Records from a data source
────────────────────

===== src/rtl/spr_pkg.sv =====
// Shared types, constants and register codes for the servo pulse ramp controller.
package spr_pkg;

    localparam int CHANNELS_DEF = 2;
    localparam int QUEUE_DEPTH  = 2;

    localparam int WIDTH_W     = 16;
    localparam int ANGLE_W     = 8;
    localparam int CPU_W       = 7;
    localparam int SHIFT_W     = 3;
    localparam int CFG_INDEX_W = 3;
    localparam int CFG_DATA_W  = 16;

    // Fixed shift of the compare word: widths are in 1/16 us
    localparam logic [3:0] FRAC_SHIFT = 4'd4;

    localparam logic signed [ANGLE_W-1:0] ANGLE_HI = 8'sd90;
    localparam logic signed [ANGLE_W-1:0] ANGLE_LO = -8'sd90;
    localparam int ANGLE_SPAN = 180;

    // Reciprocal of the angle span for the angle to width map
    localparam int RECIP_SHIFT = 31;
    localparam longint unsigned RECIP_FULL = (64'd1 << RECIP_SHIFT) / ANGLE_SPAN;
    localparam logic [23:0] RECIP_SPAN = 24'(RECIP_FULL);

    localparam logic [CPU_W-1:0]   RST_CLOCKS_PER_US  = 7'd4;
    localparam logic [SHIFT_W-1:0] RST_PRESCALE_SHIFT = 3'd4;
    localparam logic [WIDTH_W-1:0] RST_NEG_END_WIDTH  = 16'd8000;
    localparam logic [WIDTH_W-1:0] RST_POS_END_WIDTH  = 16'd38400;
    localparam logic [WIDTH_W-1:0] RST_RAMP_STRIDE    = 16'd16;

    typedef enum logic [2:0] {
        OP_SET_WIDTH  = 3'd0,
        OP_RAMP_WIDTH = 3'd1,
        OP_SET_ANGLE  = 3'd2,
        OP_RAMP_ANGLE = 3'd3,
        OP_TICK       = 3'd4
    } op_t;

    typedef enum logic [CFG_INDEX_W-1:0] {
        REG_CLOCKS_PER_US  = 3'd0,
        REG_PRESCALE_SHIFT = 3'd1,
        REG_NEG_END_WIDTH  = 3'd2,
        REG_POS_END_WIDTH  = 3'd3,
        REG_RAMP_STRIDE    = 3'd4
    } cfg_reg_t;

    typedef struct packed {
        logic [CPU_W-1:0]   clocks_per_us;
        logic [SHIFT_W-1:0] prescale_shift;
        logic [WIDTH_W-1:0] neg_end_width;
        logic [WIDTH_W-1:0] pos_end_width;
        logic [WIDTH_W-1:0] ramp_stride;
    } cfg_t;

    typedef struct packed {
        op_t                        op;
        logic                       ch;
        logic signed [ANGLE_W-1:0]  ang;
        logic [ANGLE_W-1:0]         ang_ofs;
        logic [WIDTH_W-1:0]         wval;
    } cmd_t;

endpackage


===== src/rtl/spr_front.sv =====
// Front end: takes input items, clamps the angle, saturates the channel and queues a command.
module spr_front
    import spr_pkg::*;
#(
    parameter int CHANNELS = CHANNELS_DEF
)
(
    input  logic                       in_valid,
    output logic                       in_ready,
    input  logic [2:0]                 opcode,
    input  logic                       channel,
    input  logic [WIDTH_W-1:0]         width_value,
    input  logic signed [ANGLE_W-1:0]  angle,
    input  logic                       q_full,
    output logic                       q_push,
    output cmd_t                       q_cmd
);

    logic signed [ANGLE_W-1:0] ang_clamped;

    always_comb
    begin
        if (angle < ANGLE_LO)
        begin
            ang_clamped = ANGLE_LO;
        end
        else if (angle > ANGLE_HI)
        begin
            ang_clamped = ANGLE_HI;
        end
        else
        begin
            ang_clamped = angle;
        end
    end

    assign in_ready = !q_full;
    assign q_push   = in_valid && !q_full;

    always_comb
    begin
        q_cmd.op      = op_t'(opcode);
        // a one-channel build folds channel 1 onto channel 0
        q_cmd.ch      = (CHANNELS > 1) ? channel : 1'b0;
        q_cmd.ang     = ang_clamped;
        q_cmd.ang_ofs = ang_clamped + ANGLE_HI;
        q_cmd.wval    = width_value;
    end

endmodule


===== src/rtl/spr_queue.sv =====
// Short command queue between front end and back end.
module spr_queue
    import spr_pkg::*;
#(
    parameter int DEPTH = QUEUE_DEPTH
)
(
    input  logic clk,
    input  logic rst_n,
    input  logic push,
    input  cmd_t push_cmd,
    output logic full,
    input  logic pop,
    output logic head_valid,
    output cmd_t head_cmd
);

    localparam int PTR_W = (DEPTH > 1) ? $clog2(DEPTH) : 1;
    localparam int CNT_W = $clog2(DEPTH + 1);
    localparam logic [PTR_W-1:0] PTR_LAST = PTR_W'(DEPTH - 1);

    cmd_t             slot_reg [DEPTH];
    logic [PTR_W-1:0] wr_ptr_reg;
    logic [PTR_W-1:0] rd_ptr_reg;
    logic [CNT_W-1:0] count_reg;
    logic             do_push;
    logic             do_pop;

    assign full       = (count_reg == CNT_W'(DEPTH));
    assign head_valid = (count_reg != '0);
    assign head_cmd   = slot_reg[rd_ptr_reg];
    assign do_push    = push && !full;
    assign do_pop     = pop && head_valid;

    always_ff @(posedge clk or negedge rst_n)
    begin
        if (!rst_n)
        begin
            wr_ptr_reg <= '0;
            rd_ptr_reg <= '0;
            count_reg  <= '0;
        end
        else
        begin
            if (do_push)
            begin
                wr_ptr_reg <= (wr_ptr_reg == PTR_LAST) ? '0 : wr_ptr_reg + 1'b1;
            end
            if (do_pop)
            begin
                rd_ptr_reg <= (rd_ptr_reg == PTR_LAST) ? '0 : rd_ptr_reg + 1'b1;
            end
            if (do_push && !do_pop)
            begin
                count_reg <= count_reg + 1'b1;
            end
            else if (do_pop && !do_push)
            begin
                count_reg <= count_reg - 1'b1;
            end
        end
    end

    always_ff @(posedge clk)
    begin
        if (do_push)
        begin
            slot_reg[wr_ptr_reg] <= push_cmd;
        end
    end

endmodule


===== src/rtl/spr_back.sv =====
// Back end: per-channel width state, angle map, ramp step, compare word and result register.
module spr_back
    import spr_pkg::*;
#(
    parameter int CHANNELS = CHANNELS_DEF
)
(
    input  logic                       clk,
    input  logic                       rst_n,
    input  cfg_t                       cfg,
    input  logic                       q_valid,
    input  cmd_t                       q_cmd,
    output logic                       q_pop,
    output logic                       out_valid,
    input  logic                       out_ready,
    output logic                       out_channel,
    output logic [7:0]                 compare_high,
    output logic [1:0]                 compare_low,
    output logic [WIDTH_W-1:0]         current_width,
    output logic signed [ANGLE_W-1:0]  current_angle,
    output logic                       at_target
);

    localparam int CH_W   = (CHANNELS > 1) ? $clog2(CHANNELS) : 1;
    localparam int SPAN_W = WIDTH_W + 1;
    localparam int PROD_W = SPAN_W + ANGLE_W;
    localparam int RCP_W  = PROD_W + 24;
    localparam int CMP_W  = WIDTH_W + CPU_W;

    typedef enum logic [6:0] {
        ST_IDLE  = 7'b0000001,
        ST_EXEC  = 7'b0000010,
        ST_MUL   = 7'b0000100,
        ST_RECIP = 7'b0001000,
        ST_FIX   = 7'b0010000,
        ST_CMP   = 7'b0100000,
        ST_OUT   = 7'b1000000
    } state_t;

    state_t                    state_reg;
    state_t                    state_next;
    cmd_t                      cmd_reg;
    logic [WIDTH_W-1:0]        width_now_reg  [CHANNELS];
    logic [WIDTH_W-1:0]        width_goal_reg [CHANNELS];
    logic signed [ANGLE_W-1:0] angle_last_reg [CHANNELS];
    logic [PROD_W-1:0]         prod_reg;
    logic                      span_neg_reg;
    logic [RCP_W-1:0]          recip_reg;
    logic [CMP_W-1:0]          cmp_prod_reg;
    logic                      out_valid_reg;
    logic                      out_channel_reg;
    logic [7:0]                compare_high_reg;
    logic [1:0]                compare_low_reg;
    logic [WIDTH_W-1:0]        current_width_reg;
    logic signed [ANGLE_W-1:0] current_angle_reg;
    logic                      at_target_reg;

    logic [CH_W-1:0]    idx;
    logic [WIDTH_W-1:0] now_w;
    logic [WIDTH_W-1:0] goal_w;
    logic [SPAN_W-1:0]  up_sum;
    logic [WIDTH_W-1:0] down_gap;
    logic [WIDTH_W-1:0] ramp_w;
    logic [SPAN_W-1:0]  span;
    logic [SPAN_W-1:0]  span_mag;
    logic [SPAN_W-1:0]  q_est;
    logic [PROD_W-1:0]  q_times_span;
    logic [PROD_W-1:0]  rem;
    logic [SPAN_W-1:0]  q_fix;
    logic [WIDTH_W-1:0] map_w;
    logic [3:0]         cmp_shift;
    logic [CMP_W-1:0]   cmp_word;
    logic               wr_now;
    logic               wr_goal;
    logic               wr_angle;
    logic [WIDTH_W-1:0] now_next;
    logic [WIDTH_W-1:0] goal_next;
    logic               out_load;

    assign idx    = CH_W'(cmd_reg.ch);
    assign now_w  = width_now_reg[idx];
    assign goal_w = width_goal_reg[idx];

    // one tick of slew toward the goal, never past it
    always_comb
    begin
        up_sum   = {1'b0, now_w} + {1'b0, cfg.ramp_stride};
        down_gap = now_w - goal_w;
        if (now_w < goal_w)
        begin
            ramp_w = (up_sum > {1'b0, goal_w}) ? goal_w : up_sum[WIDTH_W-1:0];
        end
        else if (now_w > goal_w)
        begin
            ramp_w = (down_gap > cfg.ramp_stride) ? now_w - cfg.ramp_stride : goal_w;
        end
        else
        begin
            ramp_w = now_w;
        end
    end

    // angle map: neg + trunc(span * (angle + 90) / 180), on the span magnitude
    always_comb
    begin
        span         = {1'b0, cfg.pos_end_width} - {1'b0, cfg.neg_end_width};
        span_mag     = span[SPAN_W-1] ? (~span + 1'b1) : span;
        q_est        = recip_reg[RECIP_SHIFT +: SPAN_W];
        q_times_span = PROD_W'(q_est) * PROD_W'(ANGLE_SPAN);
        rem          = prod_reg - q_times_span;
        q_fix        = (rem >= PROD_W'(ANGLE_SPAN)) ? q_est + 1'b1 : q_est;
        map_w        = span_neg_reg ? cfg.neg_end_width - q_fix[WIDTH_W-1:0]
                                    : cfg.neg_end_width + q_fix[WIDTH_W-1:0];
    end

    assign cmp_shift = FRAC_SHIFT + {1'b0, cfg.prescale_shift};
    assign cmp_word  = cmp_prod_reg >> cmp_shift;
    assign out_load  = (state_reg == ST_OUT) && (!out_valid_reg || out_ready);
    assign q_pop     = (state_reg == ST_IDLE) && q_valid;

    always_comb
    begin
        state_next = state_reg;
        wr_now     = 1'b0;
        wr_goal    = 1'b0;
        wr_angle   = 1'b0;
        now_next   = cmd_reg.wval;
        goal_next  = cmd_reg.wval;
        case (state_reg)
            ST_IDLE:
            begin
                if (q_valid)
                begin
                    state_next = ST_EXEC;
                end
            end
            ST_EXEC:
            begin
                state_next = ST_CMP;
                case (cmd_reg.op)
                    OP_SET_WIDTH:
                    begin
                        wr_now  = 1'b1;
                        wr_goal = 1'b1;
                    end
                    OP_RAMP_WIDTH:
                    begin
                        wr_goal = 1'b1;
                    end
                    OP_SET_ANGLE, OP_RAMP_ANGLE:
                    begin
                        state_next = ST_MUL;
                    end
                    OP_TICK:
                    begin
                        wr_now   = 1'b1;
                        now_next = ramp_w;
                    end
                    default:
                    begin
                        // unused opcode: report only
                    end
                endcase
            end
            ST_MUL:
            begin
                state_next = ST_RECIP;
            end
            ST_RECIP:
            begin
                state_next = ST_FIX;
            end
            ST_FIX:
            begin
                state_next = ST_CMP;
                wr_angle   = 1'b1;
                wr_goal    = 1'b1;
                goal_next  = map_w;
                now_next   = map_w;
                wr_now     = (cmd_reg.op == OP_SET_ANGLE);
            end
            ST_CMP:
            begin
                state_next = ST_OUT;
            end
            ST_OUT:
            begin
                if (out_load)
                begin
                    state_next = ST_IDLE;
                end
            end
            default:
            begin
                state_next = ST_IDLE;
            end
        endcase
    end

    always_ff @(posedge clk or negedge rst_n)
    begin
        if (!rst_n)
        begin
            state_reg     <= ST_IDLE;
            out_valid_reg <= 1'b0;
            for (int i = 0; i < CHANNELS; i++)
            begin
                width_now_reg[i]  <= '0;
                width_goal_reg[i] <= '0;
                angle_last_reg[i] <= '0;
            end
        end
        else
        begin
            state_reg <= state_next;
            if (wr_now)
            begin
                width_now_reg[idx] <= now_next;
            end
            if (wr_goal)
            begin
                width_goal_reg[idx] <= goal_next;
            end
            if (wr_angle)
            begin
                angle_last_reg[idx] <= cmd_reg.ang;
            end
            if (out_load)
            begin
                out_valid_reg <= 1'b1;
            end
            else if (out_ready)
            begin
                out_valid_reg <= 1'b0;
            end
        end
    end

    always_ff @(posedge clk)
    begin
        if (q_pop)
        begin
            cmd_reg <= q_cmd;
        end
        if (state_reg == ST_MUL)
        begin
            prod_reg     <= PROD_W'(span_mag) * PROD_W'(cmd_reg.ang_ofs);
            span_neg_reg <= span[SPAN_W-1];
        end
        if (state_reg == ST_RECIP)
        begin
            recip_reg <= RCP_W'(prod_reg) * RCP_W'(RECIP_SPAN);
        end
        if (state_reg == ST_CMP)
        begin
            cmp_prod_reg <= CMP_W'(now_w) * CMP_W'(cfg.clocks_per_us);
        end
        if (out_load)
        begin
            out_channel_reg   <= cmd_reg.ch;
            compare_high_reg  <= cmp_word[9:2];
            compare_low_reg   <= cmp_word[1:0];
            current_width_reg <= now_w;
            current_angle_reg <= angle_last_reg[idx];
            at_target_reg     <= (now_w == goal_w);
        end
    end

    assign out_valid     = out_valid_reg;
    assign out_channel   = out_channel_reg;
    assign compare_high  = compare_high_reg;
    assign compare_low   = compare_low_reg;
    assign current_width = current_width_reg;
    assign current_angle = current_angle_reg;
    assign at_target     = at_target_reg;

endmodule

────────────────────

### Exercise requirements
Nothing but the lines from the one with "cmp_prod_reg <= CMP_W'(now_w)" through the end of the data above should be reproduced, each exactly, both ends included.

### Response below
            cmp_prod_reg <= CMP_W'(now_w) * CMP_W'(cfg.clocks_per_us);
        end
        if (out_load)
        begin
            out_channel_reg   <= cmd_reg.ch;
            compare_high_reg  <= cmp_word[9:2];
            compare_low_reg   <= cmp_word[1:0];
            current_width_reg <= now_w;
            current_angle_reg <= angle_last_reg[idx];
            at_target_reg     <= (now_w == goal_w);
        end
    end

    assign out_valid     = out_valid_reg;
    assign out_channel   = out_channel_reg;
    assign compare_high  = compare_high_reg;
    assign compare_low   = compare_low_reg;
    assign current_width = current_width_reg;
    assign current_angle = current_angle_reg;
    assign at_target     = at_target_reg;

endmodule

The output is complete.